Wave equations on silent big bang backgrounds
Abstract
This article is the first of two in which we develop a geometric framework for analysing silent and anisotropic big bang singularities. The results of the present article concern the asymptotic behaviour of solutions to linear systems of wave equations on the corresponding backgrounds. The main features are the following: The assumptions do not involve any symmetry requirements and are weak enough to be consistent with most big bang singularities for which the asymptotic geometry is understood. The asymptotic rate of growth/decay of solutions to linear systems of wave equations along causal curves going into the singularity is determined by model systems of ODE's (depending on the causal curve). Moreover, the model systems are essentially obtained by dropping spatial derivatives and localising the coefficients along the causal curve. This is in accordance with the BKL proposal. Note, however, that we here prove this statement, we do not assume it.
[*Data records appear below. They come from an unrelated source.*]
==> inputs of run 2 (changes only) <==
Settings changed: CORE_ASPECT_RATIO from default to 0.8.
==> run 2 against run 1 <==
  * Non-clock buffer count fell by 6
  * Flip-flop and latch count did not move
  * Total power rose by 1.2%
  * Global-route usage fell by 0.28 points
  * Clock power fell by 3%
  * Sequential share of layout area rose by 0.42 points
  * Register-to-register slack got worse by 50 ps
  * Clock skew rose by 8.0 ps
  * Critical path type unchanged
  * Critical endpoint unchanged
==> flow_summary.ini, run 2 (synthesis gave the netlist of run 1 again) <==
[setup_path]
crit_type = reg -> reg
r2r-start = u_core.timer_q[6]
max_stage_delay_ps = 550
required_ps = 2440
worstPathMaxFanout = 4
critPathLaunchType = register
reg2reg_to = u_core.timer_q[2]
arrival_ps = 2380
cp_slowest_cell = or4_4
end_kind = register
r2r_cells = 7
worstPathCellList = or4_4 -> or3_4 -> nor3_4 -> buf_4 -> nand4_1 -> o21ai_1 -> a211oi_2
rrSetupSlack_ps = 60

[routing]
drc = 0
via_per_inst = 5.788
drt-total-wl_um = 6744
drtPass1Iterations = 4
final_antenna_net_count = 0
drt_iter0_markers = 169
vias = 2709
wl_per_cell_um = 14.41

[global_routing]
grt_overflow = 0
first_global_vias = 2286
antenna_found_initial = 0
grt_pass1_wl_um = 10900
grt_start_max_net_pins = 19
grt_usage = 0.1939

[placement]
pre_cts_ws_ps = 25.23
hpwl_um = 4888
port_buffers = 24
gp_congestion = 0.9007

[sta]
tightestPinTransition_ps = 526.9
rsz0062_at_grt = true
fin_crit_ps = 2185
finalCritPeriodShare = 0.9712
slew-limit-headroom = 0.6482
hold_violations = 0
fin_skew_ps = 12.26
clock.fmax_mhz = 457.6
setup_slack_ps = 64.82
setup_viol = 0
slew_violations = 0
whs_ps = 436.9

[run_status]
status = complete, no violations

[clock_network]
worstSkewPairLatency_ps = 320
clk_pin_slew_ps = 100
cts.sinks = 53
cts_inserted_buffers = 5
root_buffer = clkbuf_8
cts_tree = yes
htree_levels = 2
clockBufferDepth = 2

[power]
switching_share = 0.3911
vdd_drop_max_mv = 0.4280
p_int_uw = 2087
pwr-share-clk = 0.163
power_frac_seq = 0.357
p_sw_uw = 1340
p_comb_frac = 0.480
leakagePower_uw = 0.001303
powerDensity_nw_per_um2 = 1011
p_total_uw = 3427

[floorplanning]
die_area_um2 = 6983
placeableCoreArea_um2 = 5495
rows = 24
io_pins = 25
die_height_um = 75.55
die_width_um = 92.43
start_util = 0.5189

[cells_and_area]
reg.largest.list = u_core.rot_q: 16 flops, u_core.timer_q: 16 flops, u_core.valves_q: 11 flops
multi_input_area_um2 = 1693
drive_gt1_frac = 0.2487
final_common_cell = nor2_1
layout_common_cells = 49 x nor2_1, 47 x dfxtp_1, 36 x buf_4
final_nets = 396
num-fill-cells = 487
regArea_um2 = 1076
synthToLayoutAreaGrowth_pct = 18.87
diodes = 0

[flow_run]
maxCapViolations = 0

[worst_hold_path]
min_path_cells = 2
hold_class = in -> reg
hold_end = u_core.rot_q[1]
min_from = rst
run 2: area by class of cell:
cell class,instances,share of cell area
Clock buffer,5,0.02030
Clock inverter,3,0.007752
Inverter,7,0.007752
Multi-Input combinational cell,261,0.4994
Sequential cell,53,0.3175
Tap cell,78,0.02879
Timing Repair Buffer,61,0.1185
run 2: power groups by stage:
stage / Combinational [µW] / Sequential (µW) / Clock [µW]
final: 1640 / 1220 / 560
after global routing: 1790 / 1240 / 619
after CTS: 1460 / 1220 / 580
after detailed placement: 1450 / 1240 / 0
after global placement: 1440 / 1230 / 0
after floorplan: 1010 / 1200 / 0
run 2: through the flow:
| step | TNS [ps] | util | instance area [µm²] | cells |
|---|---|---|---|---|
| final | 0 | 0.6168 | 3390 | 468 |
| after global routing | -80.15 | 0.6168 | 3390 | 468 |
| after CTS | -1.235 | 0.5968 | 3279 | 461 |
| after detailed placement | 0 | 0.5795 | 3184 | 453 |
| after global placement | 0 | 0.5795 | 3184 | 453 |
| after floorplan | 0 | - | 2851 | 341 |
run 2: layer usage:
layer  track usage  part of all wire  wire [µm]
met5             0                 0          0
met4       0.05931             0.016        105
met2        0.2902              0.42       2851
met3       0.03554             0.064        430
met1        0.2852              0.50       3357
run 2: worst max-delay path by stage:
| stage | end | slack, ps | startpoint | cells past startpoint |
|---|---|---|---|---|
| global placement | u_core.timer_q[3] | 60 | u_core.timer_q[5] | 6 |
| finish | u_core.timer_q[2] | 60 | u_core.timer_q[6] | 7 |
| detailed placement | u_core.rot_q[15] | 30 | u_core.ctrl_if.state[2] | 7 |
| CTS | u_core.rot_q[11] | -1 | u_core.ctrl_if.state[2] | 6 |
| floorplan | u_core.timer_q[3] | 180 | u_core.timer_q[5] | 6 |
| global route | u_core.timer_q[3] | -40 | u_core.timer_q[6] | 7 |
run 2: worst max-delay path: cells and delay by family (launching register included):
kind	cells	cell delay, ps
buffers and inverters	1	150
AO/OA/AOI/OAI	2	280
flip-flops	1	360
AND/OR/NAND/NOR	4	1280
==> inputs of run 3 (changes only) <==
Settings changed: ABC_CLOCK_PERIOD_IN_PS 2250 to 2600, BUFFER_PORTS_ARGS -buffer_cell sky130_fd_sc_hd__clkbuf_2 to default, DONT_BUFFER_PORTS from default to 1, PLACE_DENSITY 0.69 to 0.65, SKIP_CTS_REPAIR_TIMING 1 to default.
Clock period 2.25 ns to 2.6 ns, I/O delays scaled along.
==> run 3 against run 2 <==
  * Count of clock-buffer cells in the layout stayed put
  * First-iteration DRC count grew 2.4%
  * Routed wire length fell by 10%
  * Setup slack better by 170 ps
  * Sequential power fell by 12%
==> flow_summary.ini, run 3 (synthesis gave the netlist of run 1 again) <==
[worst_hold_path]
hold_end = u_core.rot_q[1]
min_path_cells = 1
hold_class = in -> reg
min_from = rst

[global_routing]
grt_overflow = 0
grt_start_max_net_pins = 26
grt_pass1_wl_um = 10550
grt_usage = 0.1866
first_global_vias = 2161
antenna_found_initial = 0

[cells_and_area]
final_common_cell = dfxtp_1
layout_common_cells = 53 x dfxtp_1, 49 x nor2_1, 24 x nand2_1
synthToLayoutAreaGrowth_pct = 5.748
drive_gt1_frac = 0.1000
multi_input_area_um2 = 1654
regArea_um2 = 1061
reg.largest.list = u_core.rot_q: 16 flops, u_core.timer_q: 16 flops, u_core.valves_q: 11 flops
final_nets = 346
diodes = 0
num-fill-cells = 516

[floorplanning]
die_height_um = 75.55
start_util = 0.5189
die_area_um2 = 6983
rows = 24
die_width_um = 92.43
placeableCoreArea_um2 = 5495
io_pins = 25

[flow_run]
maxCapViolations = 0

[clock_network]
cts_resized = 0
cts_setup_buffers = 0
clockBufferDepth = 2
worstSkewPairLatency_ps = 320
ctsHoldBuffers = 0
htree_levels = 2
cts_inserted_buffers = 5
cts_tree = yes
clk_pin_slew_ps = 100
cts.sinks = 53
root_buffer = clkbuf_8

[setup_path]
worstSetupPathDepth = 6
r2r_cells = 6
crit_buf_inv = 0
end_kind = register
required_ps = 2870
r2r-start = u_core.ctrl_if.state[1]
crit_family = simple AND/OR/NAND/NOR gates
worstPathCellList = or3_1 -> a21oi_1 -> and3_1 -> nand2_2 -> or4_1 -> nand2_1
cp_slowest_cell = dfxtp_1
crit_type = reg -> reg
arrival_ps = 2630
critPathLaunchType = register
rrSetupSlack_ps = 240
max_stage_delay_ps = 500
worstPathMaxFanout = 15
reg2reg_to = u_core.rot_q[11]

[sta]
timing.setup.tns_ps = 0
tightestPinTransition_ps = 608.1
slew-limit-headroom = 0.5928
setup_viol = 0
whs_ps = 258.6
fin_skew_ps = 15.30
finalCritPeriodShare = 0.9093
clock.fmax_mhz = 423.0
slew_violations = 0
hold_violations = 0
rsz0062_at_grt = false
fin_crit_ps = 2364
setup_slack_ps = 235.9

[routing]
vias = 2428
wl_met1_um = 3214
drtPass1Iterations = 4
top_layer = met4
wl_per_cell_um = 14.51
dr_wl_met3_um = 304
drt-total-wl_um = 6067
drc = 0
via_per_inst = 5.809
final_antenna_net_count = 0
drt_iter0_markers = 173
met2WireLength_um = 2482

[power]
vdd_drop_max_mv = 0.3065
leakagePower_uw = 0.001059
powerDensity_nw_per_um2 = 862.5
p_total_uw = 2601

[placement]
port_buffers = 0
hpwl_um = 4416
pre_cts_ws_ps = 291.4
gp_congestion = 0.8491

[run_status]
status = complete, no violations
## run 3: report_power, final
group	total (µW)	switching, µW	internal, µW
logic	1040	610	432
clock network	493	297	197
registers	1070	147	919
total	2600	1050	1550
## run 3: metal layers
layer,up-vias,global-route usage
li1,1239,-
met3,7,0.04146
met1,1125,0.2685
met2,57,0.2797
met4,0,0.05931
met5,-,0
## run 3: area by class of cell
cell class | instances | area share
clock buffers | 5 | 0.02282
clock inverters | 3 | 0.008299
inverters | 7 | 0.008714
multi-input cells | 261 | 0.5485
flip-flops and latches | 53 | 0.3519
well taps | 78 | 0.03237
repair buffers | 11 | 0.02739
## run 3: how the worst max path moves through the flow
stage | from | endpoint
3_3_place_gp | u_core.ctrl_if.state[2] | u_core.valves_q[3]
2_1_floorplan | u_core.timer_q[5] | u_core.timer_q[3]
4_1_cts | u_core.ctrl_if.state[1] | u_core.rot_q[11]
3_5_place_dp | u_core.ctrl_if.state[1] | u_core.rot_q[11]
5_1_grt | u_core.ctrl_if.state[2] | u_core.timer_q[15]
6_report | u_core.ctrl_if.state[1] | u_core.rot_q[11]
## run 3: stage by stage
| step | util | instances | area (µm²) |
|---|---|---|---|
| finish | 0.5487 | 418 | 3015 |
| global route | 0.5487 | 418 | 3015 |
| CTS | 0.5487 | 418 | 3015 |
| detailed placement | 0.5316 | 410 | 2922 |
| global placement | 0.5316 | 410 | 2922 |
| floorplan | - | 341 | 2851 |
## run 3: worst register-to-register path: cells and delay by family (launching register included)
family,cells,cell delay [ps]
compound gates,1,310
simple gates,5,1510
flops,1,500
If the coefficients of the unknown and its expansion normalised normal derivatives converge sufficiently quickly along a causal curve, we obtain leading order asymptotics (along the causal curve) and prove that the localised energy estimate (along the causal curve) is optimal. In this setting, it is also possible to specify the leading order asymptotics of solutions along the causal curve. On the other hand, the localised energy estimate typically entails a substantial loss of derivatives. In the companion article, we deduce geometric conclusions by combining the framework with Einstein's equations. In particular, the combination reproduces the Kasner map and yields partial bootstrap arguments.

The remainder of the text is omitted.